◆ PROVIDED RECORDS

◆ ◆ ◆ ◆

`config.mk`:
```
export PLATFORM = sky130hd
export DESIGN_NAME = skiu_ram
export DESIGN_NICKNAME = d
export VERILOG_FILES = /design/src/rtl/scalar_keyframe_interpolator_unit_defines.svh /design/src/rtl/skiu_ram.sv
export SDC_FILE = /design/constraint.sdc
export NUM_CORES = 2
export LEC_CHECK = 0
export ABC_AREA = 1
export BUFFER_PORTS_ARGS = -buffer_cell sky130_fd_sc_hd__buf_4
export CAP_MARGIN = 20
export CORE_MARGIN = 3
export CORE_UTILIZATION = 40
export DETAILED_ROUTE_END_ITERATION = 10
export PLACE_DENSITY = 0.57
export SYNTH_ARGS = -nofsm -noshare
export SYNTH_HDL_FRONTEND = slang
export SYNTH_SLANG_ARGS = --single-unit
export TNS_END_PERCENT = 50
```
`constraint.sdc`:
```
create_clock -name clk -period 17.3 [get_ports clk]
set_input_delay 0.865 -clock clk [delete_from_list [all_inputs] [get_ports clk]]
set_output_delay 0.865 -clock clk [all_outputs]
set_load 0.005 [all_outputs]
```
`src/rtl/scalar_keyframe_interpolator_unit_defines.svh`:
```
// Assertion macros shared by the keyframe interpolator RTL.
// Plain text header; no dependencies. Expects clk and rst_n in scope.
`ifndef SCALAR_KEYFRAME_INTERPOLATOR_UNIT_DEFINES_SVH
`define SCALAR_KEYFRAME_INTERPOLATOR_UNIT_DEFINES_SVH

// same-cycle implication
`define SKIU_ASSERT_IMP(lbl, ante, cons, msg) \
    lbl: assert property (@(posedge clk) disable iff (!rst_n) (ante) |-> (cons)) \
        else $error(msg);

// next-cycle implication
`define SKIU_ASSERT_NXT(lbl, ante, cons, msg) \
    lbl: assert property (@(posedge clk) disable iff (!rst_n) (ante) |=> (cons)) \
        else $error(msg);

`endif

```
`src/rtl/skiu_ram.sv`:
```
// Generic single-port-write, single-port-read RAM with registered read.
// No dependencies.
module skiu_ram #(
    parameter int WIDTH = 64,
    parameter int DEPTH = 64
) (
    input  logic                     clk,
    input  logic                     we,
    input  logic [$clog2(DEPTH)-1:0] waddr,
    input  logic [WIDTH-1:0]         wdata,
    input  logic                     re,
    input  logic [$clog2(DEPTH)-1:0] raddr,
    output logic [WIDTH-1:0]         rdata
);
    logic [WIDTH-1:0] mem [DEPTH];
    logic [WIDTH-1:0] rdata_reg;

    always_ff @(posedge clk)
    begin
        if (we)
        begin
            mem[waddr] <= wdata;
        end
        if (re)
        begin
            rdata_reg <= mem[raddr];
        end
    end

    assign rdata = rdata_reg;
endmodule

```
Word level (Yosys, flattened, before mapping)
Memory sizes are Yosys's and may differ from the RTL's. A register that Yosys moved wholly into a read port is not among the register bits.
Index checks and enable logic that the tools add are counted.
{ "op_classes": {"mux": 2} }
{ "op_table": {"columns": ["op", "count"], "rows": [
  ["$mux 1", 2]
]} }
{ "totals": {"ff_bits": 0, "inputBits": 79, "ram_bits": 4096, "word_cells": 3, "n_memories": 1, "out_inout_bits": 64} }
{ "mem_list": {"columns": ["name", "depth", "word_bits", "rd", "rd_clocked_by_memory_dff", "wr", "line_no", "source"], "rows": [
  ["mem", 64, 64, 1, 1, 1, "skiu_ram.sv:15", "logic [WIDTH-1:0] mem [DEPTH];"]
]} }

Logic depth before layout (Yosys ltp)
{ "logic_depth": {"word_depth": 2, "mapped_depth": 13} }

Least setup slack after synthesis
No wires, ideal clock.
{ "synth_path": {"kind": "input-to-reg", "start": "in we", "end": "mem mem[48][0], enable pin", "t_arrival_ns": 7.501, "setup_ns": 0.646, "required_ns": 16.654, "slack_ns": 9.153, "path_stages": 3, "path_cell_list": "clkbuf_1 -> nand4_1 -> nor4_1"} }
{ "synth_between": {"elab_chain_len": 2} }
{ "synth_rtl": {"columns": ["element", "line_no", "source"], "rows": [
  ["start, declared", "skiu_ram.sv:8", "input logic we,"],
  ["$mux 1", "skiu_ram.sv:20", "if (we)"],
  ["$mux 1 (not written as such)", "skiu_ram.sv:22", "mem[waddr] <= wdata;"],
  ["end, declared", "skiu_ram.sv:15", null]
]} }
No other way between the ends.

◆ ◆ ◆ ◆

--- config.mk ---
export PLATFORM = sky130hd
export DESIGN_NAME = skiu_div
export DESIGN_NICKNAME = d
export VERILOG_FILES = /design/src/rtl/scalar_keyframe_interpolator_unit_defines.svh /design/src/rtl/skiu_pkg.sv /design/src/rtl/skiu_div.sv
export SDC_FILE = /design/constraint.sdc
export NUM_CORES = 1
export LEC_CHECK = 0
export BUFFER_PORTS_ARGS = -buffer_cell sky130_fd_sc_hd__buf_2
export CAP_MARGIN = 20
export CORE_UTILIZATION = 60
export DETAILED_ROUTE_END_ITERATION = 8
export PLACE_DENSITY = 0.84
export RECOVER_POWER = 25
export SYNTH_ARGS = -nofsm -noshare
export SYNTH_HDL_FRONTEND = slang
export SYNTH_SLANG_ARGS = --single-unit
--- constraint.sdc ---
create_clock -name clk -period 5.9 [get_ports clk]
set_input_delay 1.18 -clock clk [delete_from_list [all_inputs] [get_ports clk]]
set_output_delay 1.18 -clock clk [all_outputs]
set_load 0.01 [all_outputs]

◆ ◆ ◆ ◆

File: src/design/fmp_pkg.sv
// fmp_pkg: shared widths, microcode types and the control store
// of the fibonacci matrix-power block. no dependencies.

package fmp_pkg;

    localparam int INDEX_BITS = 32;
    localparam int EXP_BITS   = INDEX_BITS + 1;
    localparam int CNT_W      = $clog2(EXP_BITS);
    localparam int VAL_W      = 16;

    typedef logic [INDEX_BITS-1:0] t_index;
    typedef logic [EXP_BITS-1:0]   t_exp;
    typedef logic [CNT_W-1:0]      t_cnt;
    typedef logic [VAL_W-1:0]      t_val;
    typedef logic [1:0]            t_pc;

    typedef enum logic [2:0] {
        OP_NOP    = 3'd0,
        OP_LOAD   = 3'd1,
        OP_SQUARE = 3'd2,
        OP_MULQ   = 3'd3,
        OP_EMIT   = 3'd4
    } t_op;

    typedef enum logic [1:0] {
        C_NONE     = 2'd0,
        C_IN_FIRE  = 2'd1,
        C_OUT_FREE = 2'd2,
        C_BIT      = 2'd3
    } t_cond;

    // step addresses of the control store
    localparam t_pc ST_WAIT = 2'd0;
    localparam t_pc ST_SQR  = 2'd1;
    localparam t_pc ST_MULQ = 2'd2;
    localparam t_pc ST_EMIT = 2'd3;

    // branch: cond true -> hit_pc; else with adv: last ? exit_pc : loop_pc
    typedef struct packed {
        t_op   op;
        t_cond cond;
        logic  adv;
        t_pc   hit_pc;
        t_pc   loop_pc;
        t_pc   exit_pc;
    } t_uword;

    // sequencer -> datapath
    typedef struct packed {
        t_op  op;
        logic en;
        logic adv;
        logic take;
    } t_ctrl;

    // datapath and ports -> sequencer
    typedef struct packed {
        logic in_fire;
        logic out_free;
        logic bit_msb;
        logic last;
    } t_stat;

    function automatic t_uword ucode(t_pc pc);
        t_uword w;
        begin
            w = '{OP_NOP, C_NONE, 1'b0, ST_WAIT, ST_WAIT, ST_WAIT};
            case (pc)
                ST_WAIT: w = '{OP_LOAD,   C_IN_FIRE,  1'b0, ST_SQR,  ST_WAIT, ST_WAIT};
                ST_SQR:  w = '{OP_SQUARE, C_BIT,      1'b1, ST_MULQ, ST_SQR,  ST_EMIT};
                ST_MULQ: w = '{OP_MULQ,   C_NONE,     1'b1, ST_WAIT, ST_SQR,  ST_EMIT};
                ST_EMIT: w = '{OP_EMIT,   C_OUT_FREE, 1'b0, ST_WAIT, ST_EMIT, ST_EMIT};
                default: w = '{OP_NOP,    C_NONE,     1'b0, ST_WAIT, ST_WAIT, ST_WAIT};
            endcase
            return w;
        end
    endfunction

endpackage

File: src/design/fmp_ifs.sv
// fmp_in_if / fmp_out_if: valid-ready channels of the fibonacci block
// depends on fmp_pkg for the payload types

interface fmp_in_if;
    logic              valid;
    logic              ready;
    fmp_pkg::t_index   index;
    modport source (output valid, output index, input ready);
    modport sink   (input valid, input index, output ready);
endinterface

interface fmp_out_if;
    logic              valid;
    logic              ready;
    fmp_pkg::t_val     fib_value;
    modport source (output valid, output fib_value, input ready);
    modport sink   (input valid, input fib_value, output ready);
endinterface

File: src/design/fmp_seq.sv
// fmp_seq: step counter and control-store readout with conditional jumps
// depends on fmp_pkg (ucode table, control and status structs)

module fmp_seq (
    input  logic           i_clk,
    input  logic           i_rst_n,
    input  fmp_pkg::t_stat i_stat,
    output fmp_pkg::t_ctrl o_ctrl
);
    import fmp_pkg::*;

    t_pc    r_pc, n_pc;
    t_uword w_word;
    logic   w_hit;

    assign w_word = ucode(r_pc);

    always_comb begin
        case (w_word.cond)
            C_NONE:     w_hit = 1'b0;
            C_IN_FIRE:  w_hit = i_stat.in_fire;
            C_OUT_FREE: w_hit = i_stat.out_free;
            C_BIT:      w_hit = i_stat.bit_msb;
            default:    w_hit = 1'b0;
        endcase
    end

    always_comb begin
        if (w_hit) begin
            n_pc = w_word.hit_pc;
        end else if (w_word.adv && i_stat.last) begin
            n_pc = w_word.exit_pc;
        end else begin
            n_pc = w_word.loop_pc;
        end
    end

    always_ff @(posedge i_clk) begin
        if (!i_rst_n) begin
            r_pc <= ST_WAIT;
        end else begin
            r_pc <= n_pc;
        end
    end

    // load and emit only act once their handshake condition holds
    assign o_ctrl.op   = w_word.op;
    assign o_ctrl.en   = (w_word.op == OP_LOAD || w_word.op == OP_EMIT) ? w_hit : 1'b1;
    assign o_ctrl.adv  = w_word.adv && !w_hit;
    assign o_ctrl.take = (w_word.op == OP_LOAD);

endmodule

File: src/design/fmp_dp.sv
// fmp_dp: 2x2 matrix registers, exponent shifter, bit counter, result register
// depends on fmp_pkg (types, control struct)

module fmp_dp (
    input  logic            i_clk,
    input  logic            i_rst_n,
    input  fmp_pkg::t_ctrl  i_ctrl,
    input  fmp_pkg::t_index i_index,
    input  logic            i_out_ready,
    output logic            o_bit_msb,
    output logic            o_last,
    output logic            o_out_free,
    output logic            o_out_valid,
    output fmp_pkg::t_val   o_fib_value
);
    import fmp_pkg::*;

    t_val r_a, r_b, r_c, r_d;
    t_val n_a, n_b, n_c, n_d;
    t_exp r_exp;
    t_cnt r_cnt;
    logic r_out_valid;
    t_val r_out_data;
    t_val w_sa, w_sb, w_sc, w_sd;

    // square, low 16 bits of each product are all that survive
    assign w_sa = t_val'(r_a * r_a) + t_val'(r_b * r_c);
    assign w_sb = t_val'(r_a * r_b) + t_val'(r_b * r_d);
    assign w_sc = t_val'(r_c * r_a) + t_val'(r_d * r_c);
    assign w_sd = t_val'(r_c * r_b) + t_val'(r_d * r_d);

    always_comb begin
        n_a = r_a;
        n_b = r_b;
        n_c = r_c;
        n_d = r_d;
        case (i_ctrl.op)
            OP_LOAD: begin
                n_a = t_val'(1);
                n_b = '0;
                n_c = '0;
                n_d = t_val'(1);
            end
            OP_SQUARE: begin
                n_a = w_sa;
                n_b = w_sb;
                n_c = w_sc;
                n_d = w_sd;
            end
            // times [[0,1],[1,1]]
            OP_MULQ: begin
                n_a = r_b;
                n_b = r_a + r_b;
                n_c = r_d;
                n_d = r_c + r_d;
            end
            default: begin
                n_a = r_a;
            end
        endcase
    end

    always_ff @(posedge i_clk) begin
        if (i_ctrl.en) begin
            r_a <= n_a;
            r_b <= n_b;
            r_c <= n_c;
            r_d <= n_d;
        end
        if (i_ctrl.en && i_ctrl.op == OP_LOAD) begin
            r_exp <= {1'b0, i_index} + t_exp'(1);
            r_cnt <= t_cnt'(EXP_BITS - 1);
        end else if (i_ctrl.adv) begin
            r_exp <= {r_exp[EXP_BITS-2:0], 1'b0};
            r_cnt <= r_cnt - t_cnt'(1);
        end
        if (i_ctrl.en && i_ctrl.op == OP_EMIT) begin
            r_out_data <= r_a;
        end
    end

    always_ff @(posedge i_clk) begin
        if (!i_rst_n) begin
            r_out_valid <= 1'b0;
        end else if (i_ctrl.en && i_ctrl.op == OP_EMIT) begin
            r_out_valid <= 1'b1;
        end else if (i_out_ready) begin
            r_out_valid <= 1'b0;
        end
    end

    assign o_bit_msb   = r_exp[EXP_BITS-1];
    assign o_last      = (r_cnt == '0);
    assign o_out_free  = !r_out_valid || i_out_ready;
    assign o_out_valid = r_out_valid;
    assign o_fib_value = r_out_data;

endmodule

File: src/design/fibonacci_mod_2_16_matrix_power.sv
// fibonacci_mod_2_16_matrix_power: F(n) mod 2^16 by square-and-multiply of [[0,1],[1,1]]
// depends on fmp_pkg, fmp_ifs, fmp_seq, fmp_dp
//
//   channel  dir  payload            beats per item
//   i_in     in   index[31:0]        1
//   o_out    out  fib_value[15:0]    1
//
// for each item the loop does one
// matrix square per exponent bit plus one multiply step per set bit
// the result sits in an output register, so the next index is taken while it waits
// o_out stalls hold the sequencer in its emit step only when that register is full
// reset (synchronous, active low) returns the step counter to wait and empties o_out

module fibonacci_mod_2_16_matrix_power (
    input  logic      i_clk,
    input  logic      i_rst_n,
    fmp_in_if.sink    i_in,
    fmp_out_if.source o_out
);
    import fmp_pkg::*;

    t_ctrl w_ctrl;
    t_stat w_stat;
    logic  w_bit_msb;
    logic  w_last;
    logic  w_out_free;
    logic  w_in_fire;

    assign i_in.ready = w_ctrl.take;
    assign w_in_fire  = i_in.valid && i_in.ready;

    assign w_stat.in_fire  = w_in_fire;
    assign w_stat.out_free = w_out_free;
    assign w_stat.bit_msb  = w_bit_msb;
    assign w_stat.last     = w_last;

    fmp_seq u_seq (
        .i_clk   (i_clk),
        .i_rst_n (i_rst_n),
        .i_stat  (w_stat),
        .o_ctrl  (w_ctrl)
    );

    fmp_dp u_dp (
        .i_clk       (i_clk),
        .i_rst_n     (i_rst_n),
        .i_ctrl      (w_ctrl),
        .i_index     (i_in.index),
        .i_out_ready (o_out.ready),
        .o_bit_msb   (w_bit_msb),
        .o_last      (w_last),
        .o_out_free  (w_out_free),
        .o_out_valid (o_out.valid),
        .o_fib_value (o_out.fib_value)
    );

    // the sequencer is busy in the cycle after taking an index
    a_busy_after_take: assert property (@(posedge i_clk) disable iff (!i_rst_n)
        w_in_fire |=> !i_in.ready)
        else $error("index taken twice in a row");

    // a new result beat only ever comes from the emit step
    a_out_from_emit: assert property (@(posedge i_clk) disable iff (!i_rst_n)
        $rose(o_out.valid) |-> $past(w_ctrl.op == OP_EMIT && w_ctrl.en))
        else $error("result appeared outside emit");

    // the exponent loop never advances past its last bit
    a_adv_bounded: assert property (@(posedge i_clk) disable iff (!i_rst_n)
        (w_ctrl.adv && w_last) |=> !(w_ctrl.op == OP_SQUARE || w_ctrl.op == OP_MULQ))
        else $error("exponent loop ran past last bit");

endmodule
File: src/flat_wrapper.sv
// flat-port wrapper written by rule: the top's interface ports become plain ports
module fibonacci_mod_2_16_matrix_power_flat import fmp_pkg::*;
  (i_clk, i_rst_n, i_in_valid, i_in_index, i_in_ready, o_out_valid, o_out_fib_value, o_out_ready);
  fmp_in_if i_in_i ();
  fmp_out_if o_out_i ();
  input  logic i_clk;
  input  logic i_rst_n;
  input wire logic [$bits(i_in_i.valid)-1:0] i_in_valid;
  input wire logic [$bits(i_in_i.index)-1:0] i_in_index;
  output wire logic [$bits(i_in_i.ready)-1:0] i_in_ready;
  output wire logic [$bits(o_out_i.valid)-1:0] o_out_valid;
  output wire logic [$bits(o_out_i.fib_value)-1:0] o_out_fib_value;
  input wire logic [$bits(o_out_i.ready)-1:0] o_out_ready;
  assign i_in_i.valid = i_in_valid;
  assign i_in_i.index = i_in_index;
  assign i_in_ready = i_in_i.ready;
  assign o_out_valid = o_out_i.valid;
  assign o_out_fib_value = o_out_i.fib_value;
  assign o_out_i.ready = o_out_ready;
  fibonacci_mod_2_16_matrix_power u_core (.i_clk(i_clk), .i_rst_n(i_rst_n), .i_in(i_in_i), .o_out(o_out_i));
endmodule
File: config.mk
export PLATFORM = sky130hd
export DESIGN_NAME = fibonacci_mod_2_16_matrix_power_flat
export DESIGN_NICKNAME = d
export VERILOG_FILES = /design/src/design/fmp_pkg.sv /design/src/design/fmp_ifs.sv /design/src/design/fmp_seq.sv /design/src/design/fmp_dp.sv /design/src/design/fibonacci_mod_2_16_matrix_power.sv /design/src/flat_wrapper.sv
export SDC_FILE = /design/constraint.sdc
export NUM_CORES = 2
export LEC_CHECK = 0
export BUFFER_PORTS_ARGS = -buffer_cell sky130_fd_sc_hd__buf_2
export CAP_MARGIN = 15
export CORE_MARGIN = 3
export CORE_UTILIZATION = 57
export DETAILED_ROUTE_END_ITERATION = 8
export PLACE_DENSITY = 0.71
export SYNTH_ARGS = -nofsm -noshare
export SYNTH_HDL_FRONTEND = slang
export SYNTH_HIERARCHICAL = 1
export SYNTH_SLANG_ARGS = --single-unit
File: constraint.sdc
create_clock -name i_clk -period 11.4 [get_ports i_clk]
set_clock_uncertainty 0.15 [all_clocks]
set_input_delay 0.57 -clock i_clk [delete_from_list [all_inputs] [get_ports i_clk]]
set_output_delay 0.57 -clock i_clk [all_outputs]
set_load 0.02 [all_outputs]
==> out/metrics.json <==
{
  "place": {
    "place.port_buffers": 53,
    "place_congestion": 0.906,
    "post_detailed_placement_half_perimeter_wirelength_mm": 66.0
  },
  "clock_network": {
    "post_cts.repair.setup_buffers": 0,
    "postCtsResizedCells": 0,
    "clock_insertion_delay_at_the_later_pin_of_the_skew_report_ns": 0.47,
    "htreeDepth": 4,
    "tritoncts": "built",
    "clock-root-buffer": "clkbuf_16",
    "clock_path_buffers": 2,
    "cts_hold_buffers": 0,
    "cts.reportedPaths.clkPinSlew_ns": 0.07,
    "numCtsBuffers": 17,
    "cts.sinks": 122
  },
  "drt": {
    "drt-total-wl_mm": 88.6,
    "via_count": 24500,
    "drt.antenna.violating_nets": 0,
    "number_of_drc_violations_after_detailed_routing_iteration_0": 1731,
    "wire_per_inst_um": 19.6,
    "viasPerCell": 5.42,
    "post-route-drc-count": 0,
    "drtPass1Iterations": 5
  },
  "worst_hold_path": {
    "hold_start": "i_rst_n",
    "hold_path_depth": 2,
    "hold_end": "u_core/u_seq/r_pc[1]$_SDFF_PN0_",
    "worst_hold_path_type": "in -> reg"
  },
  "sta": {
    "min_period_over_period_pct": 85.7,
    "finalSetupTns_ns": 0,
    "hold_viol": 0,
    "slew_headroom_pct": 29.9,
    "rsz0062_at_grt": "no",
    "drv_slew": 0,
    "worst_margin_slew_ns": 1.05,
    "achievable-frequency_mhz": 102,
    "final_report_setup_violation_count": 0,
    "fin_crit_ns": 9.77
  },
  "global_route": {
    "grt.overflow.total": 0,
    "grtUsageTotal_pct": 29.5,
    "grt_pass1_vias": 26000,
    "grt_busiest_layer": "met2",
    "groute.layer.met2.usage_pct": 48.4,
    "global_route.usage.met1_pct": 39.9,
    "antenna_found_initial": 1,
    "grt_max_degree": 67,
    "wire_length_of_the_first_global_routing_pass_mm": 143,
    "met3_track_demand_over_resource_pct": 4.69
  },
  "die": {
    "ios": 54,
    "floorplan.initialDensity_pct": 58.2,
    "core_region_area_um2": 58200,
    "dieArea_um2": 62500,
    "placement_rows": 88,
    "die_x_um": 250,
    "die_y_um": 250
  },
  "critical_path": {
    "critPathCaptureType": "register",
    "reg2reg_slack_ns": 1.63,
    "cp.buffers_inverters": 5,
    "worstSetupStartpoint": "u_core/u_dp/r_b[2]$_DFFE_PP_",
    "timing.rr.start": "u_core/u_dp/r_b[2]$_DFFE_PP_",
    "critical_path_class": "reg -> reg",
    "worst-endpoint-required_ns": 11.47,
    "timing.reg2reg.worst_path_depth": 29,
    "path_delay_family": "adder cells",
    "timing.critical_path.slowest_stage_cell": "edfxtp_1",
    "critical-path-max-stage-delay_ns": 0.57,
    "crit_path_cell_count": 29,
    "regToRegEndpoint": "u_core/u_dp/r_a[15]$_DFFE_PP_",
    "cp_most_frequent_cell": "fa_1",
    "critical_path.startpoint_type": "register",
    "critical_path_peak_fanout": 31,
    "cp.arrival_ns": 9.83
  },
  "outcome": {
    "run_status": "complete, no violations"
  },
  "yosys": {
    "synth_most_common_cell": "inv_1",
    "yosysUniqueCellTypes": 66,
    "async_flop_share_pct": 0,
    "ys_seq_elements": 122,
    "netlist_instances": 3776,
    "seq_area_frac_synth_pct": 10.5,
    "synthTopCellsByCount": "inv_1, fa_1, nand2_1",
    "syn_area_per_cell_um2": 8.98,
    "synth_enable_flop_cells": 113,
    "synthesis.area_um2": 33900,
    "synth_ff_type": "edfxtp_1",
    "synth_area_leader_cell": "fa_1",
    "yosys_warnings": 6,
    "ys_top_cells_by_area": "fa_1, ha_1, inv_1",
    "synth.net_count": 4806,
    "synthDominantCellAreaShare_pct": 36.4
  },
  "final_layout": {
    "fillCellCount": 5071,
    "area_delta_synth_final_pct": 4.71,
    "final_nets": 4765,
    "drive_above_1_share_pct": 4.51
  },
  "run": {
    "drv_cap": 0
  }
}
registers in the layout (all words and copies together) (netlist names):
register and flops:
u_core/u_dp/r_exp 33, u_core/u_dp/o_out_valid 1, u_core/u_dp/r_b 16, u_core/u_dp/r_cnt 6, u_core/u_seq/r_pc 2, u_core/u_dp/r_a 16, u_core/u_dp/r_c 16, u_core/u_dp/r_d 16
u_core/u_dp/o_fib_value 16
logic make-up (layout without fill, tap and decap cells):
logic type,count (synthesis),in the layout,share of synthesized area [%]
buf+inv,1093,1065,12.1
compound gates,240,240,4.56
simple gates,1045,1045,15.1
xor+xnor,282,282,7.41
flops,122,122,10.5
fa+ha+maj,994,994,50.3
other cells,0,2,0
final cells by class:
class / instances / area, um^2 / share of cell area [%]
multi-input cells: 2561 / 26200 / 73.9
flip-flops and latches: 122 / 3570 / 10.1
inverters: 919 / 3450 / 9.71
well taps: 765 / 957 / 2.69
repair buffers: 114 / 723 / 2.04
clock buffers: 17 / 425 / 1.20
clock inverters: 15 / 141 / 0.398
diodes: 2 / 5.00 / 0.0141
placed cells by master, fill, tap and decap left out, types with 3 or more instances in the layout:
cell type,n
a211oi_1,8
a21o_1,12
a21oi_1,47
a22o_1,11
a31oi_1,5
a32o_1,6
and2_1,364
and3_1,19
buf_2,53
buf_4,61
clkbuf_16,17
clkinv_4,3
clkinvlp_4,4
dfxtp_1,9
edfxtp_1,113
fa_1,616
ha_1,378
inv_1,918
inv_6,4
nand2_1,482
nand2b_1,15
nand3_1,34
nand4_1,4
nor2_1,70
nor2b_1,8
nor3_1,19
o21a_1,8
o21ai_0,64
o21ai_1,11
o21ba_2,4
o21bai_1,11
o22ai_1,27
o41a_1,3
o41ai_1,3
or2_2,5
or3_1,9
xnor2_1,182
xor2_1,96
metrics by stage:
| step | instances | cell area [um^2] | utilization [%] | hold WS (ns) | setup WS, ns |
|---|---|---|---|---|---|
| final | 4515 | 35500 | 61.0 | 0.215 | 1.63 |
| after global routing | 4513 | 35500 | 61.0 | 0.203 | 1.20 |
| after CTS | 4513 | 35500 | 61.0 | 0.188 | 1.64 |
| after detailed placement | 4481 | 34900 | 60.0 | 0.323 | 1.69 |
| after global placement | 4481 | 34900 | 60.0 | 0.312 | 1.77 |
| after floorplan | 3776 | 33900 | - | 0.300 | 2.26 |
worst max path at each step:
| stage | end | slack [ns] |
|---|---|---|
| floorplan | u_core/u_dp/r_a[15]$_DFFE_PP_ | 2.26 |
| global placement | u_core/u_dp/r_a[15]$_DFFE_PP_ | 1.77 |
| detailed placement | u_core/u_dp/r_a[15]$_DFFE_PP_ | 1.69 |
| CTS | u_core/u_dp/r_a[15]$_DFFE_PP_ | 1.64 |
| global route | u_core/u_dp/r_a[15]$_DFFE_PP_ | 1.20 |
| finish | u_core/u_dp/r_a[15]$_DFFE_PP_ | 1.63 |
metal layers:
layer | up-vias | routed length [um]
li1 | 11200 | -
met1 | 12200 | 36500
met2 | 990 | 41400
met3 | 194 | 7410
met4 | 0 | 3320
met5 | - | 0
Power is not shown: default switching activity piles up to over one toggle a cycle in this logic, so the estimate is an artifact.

◆ ◆ ◆ ◆

◆ TASK REQUIREMENTS
Report every line above that has the string "synthesis" in it.

◆ ANSWER FOR THIS EXERCISE
Least setup slack after synthesis
    "synthesis.area_um2": 33900,
logic type,count (synthesis),in the layout,share of synthesized area [%]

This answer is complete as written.